What if these patients aren’t crazy? Or what if those behaviors colloquially deemed crazy, are really just the tip of the illness iceberg? What if the seemingly unrelated, often unusual symptoms, even those that evoke symptoms of crazy – of psychosis, of unremitting and misplaced anxiety, of soul searing sadness and depression – what if those are simply symptoms of a greater illness? Absent trauma, psychiatric symptoms don’t simply emerge from nowhere. Are we missing something when we dissociate emotional, cognitive and other ‘psychological’ symptoms from the totality of what are perceived to be the organic diseases? You know the ones that we can see with our own eyes (aided by high tech imaging or microscopy, but seen nevertheless), or feel with our hands, or smell, or in some other manner, sensibly perceive – diseases that are real and material in nature.
While modern medicine has done wonders with acute and emergent care and is brilliant in its capacity to design and implement increasingly sophisticated technological innovations, it falls short in the face of the complexities of functional, non-linear, apparently non-material systems. The systems at the nexus of un-massed matter operating within a fluid and infinitely changeable medium that appear beyond our calculative perceptions and defy the hard and fast material compartments into which we so want them to fall. In medicine, we have yet to recognize that there are few simple and separately controllable cause/effect relationships. We have yet to realize that there are no silver bullets, no magic pills or surgical procedures able to stop a multi-layered feedforward cascade; especially since no one is looking.
Blame it on Ayn Rand
And no one is looking, not because we are limited by intellectual capacity – the Higgs Boson, for example, reminds us of what is possible intellectually when we appreciate the mystery of things. No, we are not limited by intellectual capacity, but by a pervading lack of interest. Medical science (and politics and economics) have been wrapped up for decades, it seems, in some warped notion of a physics-defying magical universe of Ayn Randian extremes where man is separate unto himself; where he is both totally in control of all things that matter (and of matter itself) and his pursuits are completely disconnected from any ill-effects his actions evoke.

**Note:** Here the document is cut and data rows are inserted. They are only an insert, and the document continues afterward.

File: src/rtl/round_controller.sv
// Game sequencer for the mastermind datapath: arbitrates player enters, strobes code/guess
// letter writes, starts the comparator and tracks lives, scores, rounds and role swaps.
module round_controller #(
    parameter int NUM_SLOTS   = 4,
    parameter int LIVES       = 3,
    parameter int WIN_SCORE   = 2,
    parameter int HOLD_CYCLES = 4
) (
    input  logic       clk,
    input  logic       reset,
    input  logic       enterA,
    input  logic       enterB,
    input  logic [2:0] SW,
    input  logic       cmp_valid,
    input  logic       cmp_exact,
    output logic       secret_we,
    output logic       guess_we,
    output logic [1:0] slot_idx,
    output logic [2:0] wr_data,
    output logic       cmp_start,
    output logic       maker_is_a,
    output logic [1:0] lives,
    output logic [1:0] round_count,
    output logic [1:0] scoreA,
    output logic [1:0] scoreB,
    output logic       round_done,
    output logic       game_over
);

    typedef enum logic [2:0] {
        IDLE,
        MAKER,
        BREAKER,
        COMPARE,
        HOLD,
        ROUND_END,
        FINISH
    } state_t;

    localparam logic [1:0] LAST_SLOT  = 2'(NUM_SLOTS - 1);
    localparam logic [1:0] LIVES_INIT = 2'(LIVES);
    localparam logic [1:0] WIN        = 2'(WIN_SCORE);
    localparam int         HOLD_W     = (HOLD_CYCLES > 1) ? $clog2(HOLD_CYCLES) : 1;
    localparam logic [HOLD_W-1:0] HOLD_LAST = HOLD_W'(HOLD_CYCLES - 1);

    state_t            state, state_n;
    logic [1:0]        slot_n;
    logic              secret_we_n, guess_we_n;
    logic [2:0]        wr_data_n;
    logic              maker_is_a_n;
    logic [1:0]        lives_n, round_count_n, scoreA_n, scoreB_n;
    logic              solved, solved_n;
    logic              cmp_issued, cmp_issued_n;
    logic [HOLD_W-1:0] hold_cnt, hold_cnt_n;
    logic              maker_enter, breaker_enter, last_pending;

    function automatic logic [1:0] sat_inc(input logic [1:0] v);
        return (v == 2'd3) ? v : v + 2'd1;
    endfunction

    assign cmp_start  = (state == COMPARE) && !cmp_issued;
    assign round_done = (state == ROUND_END);
    assign game_over  = (state == FINISH);

    assign maker_enter   = maker_is_a ? enterA : enterB;
    assign breaker_enter = maker_is_a ? enterB : enterA;
    // Once the final slot's strobe is out, further enters would overrun the code.
    assign last_pending  = (secret_we || guess_we) && (slot_idx == LAST_SLOT);

    always_ff @(posedge clk or negedge reset) begin
        if (!reset) begin
            state       <= IDLE;
            slot_idx    <= 2'd0;
            secret_we   <= 1'b0;
            guess_we    <= 1'b0;
            wr_data     <= 3'd0;
            maker_is_a  <= 1'b1;
            lives       <= LIVES_INIT;
            round_count <= 2'd0;
            scoreA      <= 2'd0;
            scoreB      <= 2'd0;
            solved      <= 1'b0;
            cmp_issued  <= 1'b0;
            hold_cnt    <= '0;
        end else begin
            state       <= state_n;
            slot_idx    <= slot_n;
            secret_we   <= secret_we_n;
            guess_we    <= guess_we_n;
            wr_data     <= wr_data_n;
            maker_is_a  <= maker_is_a_n;
            lives       <= lives_n;
            round_count <= round_count_n;
            scoreA      <= scoreA_n;
            scoreB      <= scoreB_n;
            solved      <= solved_n;
            cmp_issued  <= cmp_issued_n;
            hold_cnt    <= hold_cnt_n;
        end
    end

    always_comb begin
        state_n       = state;
        slot_n        = slot_idx;
        secret_we_n   = 1'b0;
        guess_we_n    = 1'b0;
        wr_data_n     = wr_data;
        maker_is_a_n  = maker_is_a;
        lives_n       = lives;
        round_count_n = round_count;
        scoreA_n      = scoreA;
        scoreB_n      = scoreB;
        solved_n      = solved;
        cmp_issued_n  = cmp_issued;
        hold_cnt_n    = hold_cnt;

        case (state)
            IDLE: begin
                if (enterA || enterB) begin
                    maker_is_a_n = enterA;
                    slot_n       = 2'd0;
                    state_n      = MAKER;
                end
            end

            MAKER: begin
                if (maker_enter && !last_pending) begin
                    secret_we_n = 1'b1;
                    wr_data_n   = SW;
                end
                if (secret_we) begin
                    if (slot_idx == LAST_SLOT) begin
                        slot_n  = 2'd0;
                        lives_n = LIVES_INIT;
                        state_n = BREAKER;
                    end else begin
                        slot_n = slot_idx + 2'd1;
                    end
                end
            end

            BREAKER: begin
                if (breaker_enter && !last_pending) begin
                    guess_we_n = 1'b1;
                    wr_data_n  = SW;
                end
                if (guess_we) begin
                    if (slot_idx == LAST_SLOT) begin
                        slot_n       = 2'd0;
                        cmp_issued_n = 1'b0;
                        state_n      = COMPARE;
                    end else begin
                        slot_n = slot_idx + 2'd1;
                    end
                end
            end

            COMPARE: begin
                cmp_issued_n = 1'b1;
                if (cmp_valid) begin
                    if (cmp_exact) begin
                        solved_n = 1'b1;
                        if (maker_is_a) scoreB_n = sat_inc(scoreB);
                        else            scoreA_n = sat_inc(scoreA);
                    end else if (lives != 2'd0) begin
                        lives_n = lives - 2'd1;
                    end
                    hold_cnt_n = '0;
                    state_n    = HOLD;
                end
            end

            HOLD: begin
                if (hold_cnt == HOLD_LAST) begin
                    if (solved || lives == 2'd0) begin
                        state_n = ROUND_END;
                    end else begin
                        slot_n  = 2'd0;
                        state_n = BREAKER;
                    end
                end else begin
                    hold_cnt_n = hold_cnt + 1'b1;
                end
            end

            ROUND_END: begin
                round_count_n = sat_inc(round_count);
                solved_n      = 1'b0;
                if (lives == 2'd0) begin
                    if (maker_is_a) scoreA_n = sat_inc(scoreA);
                    else            scoreB_n = sat_inc(scoreB);
                end
                // Decide on the updated scores so a maker's winning point ends the game now.
                if (scoreA_n == WIN || scoreB_n == WIN) begin
                    state_n = FINISH;
                end else begin
                    maker_is_a_n = !maker_is_a;
                    slot_n       = 2'd0;
                    state_n      = MAKER;
                end
            end

            FINISH: begin
                state_n = FINISH;
            end

            default: begin
                state_n = IDLE;
            end
        endcase
    end

endmodule
`src/rtl/ioctl_txt_feeder_if.sv`:
```
// Handshake bundle between hps_io's ioctl download port, the TXT feeder and the
// receive-inject path. The slave modport is the feeder's view.
interface ioctl_txt_feeder_if;
  logic       ioctl_download;
  logic       ioctl_wr;
  logic [7:0] ioctl_index;
  logic [7:0] ioctl_data;
  logic       ioctl_wait;
  logic [7:0] rx_data;
  logic       rx_valid;
  logic       rx_ready;

  modport master (
    output ioctl_download, ioctl_wr, ioctl_index, ioctl_data, rx_ready,
    input  ioctl_wait, rx_data, rx_valid
  );

  modport slave (
    input  ioctl_download, ioctl_wr, ioctl_index, ioctl_data, rx_ready,
    output ioctl_wait, rx_data, rx_valid
  );
endinterface

```
`src/rtl/ioctl_txt_feeder.sv`:
```
// Buffers a downloaded TXT file and feeds it byte-by-byte, with pacing gaps, to the
// ACIA receive path. Define TXT_FEEDER_LF_TO_CR_EN to map LF/CRLF line endings to CR.
module ioctl_txt_feeder #(
  parameter int unsigned FIFO_AW     = 4,
  parameter int unsigned WAIT_MARGIN = 4,
  parameter int unsigned CHAR_GAP    = 48000,
  parameter int unsigned LINE_GAP    = 480000,
  parameter logic [7:0]  TXT_INDEX   = 8'd0
) (
  input  logic                clk_sys,
  input  logic                reset,
  ioctl_txt_feeder_if.slave   bus,
  output logic                active,
  output logic                overflow
);

  localparam int unsigned Depth  = 1 << FIFO_AW;
  localparam int unsigned GapMax = (LINE_GAP > CHAR_GAP) ? LINE_GAP : CHAR_GAP;
  localparam int unsigned GapW   = (GapMax > 2) ? $clog2(GapMax) : 1;
  localparam logic [FIFO_AW:0] WaitThresh = (FIFO_AW + 1)'(Depth - WAIT_MARGIN);

  typedef enum logic [1:0] {StIdle, StLoad, StPresent, StGap} state_e;

  state_e            state_q, state_d;
  logic [GapW-1:0]   gap_q, gap_d;
  logic [FIFO_AW:0]  wr_ptr_q, rd_ptr_q, count;
  logic [7:0]        mem [Depth];
  logic [7:0]        rx_data_q;
  logic              wait_q;
  logic              overflow_q;
  logic              dl_q;

  logic              empty, full, wr_en, pop, push, drop, dl_rise;
  logic [7:0]        head, byte_out;
  logic              filtered;

  assign count   = wr_ptr_q - rd_ptr_q;
  assign empty   = (count == '0);
  assign full    = count[FIFO_AW];
  assign wr_en   = bus.ioctl_wr & bus.ioctl_download & (bus.ioctl_index == TXT_INDEX);
  assign pop     = (state_q == StLoad) & ~empty;
  // A pop in the same cycle frees the slot, so a write into a full FIFO still lands.
  assign push    = wr_en & (~full | pop);
  assign drop    = wr_en & full & ~pop;
  assign dl_rise = bus.ioctl_download & ~dl_q;
  assign head    = mem[rd_ptr_q[FIFO_AW-1:0]];

`ifdef TXT_FEEDER_LF_TO_CR_EN
  logic prev_cr_q;

  assign filtered = (head == 8'h0A) & prev_cr_q;
  assign byte_out = (head == 8'h0A) ? 8'h0D : head;

  // Tracks the raw input byte, so a converted LF never swallows the next LF.
  always_ff @(posedge clk_sys or posedge reset) begin
    if (reset) begin
      prev_cr_q <= 1'b0;
    end else if (dl_rise) begin
      prev_cr_q <= 1'b0;
    end else if (pop) begin
      prev_cr_q <= (head == 8'h0D);
    end
  end
`else
  assign filtered = 1'b0;
  assign byte_out = head;
`endif

  always_ff @(posedge clk_sys) begin
    if (push) begin
      mem[wr_ptr_q[FIFO_AW-1:0]] <= bus.ioctl_data;
    end
  end

  always_comb begin
    state_d = state_q;
    gap_d   = gap_q;
    unique case (state_q)
      StIdle: begin
        if (!empty) state_d = StLoad;
      end
      StLoad: begin
        state_d = (pop && !filtered) ? StPresent : StIdle;
      end
      StPresent: begin
        if (bus.rx_ready) begin
          state_d = StGap;
          gap_d   = (rx_data_q == 8'h0D) ? GapW'(LINE_GAP - 1) : GapW'(CHAR_GAP - 1);
        end
      end
      StGap: begin
        if (gap_q == '0) begin
          state_d = StIdle;
        end else begin
          gap_d = gap_q - 1'b1;
        end
      end
      default: state_d = StIdle;
    endcase
  end

  always_ff @(posedge clk_sys or posedge reset) begin
    if (reset) begin
      state_q    <= StIdle;
      gap_q      <= '0;
      wr_ptr_q   <= '0;
      rd_ptr_q   <= '0;
      rx_data_q  <= '0;
      wait_q     <= 1'b0;
      overflow_q <= 1'b0;
      dl_q       <= 1'b0;
    end else begin
      state_q <= state_d;
      gap_q   <= gap_d;
      dl_q    <= bus.ioctl_download;
      wait_q  <= (count >= WaitThresh);
      if (push) wr_ptr_q <= wr_ptr_q + 1'b1;
      if (pop) begin
        rd_ptr_q <= rd_ptr_q + 1'b1;
        if (!filtered) rx_data_q <= byte_out;
      end
      if (drop) begin
        overflow_q <= 1'b1;
      end else if (dl_rise) begin
        overflow_q <= 1'b0;
      end
    end
  end

  assign bus.ioctl_wait = wait_q & bus.ioctl_download;
  assign bus.rx_data    = rx_data_q;
  assign bus.rx_valid   = (state_q == StPresent);
  assign overflow       = overflow_q;
  assign active         = bus.ioctl_download | ~empty | (state_q != StIdle);

endmodule

```
`src/flat_wrapper.sv`:
```
// flat-port wrapper written by rule: the top's interface ports become plain ports
module ioctl_txt_feeder_flat 
#(
  parameter int unsigned FIFO_AW     = 4,
  parameter int unsigned WAIT_MARGIN = 4,
  parameter int unsigned CHAR_GAP    = 48000,
  parameter int unsigned LINE_GAP    = 480000,
  parameter logic [7:0]  TXT_INDEX   = 8'd0
)
  (clk_sys, reset, active, overflow, bus_ioctl_download, bus_ioctl_wr, bus_ioctl_index, bus_ioctl_data, bus_rx_ready, bus_ioctl_wait, bus_rx_data, bus_rx_valid);
  ioctl_txt_feeder_if bus_i ();
  input  logic clk_sys;
  input  logic reset;
  output logic active;
  output logic overflow;
  input wire logic [$bits(bus_i.ioctl_download)-1:0] bus_ioctl_download;
  input wire logic [$bits(bus_i.ioctl_wr)-1:0] bus_ioctl_wr;
  input wire logic [$bits(bus_i.ioctl_index)-1:0] bus_ioctl_index;
  input wire logic [$bits(bus_i.ioctl_data)-1:0] bus_ioctl_data;
  input wire logic [$bits(bus_i.rx_ready)-1:0] bus_rx_ready;
  output wire logic [$bits(bus_i.ioctl_wait)-1:0] bus_ioctl_wait;
  output wire logic [$bits(bus_i.rx_data)-1:0] bus_rx_data;
  output wire logic [$bits(bus_i.rx_valid)-1:0] bus_rx_valid;
  assign bus_i.ioctl_download = bus_ioctl_download;
  assign bus_i.ioctl_wr = bus_ioctl_wr;
  assign bus_i.ioctl_index = bus_ioctl_index;
  assign bus_i.ioctl_data = bus_ioctl_data;
  assign bus_i.rx_ready = bus_rx_ready;
  assign bus_ioctl_wait = bus_i.ioctl_wait;
  assign bus_rx_data = bus_i.rx_data;
  assign bus_rx_valid = bus_i.rx_valid;
  ioctl_txt_feeder #(.FIFO_AW(FIFO_AW), .WAIT_MARGIN(WAIT_MARGIN), .CHAR_GAP(CHAR_GAP), .LINE_GAP(LINE_GAP), .TXT_INDEX(TXT_INDEX)) u_core (.clk_sys(clk_sys), .reset(reset), .bus(bus_i), .active(active), .overflow(overflow));
endmodule
```
===== src/rtl/sram_arb_pkg.sv =====
// Shared types and default widths for the single-port SRAM read/write arbiter.
package sram_arb_pkg;

    localparam int SRAM_ADDR_W = 14;
    localparam int SRAM_DATA_W = 32;
    localparam int SRAM_LEN_W  = 4;

    typedef enum logic [2:0] {
        IDLE,
        RD_ISSUE,
        RD_DATA,
        WR_BEAT,
        WR_DONE
    } arb_state_e;

    typedef enum logic {
        OWN_RD,
        OWN_WR
    } owner_e;

endpackage


===== src/rtl/sram_rr_arb2.sv =====
// Two-way round-robin pick between the read and write burst requesters.
module sram_rr_arb2
    import sram_arb_pkg::*;
(
    input  logic   req_rd_i,
    input  logic   req_wr_i,
    input  owner_e last_owner_i,
    output logic   gnt_rd_o,
    output logic   gnt_wr_o
);

    always_comb begin
        gnt_rd_o = 1'b0;
        gnt_wr_o = 1'b0;
        if (req_rd_i && req_wr_i) begin
            // on a tie the side that did not own the SRAM last time wins
            if (last_owner_i == OWN_RD) begin
                gnt_wr_o = 1'b1;
            end else begin
                gnt_rd_o = 1'b1;
            end
        end else begin
            gnt_rd_o = req_rd_i;
            gnt_wr_o = req_wr_i;
        end
    end

endmodule
==> config.mk <==
export PLATFORM = sky130hd
export DESIGN_NAME = prog_loader
export DESIGN_NICKNAME = d
export VERILOG_FILES = /design/src/rtl/prog_loader.sv
export SDC_FILE = /design/constraint.sdc
export NUM_CORES = 1
export LEC_CHECK = 0
export ABC_CLOCK_PERIOD_IN_PS = 2000
export CAP_MARGIN = 5
export CORE_MARGIN = 10
export CORE_UTILIZATION = 54
export DETAILED_ROUTE_END_ITERATION = 8
export PLACE_DENSITY_LB_ADDON = 0.2
export SETUP_SLACK_MARGIN = 0.15
export SLEW_MARGIN = 25
export SYNTH_ARGS = -nofsm -noshare
export SYNTH_HDL_FRONTEND = slang
export SYNTH_SLANG_ARGS = --single-unit
==> constraint.sdc <==
create_clock -name clk -period 2 [get_ports clk]
set_input_delay 0.3 -clock clk [delete_from_list [all_inputs] [get_ports clk]]
set_output_delay 0.3 -clock clk [all_outputs]
set_load 0.01 [all_outputs]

Ayn Rand? Really, Chandler, you’re bringing in Ayn Rand? Yep. I cannot help but thinking that our ridiculously compartmentalized approach to modern medicine, the one that fails to recognize the connection between systems, that believes ever so strongly in its ability not only to perceive and know correctly the totality of human health and disease but to manipulate and control it without repercussions, without consequence, is an offshoot of Ayn Randian epistemology. You know, the one that suggests man is an end unto himself, that his happiness is his moral goal (the rest of us be damned) and that his reason is reality (no matter the evidence to the contrary). Yes, that Ayn Rand. Her notion of man’s undying and incontrovertible heroism paired the inviolate rightness of his reason pervades modern medicine; the hubris, the compartmentalization, and the seeming blindness to its own actions are cornerstone. What a wonderful position to hold in the universe, mini man-gods, always certain and always right. Certitude of reason paired with inculcate selfishness all but eliminates the possibility of any reality beyond what it already known and accepted.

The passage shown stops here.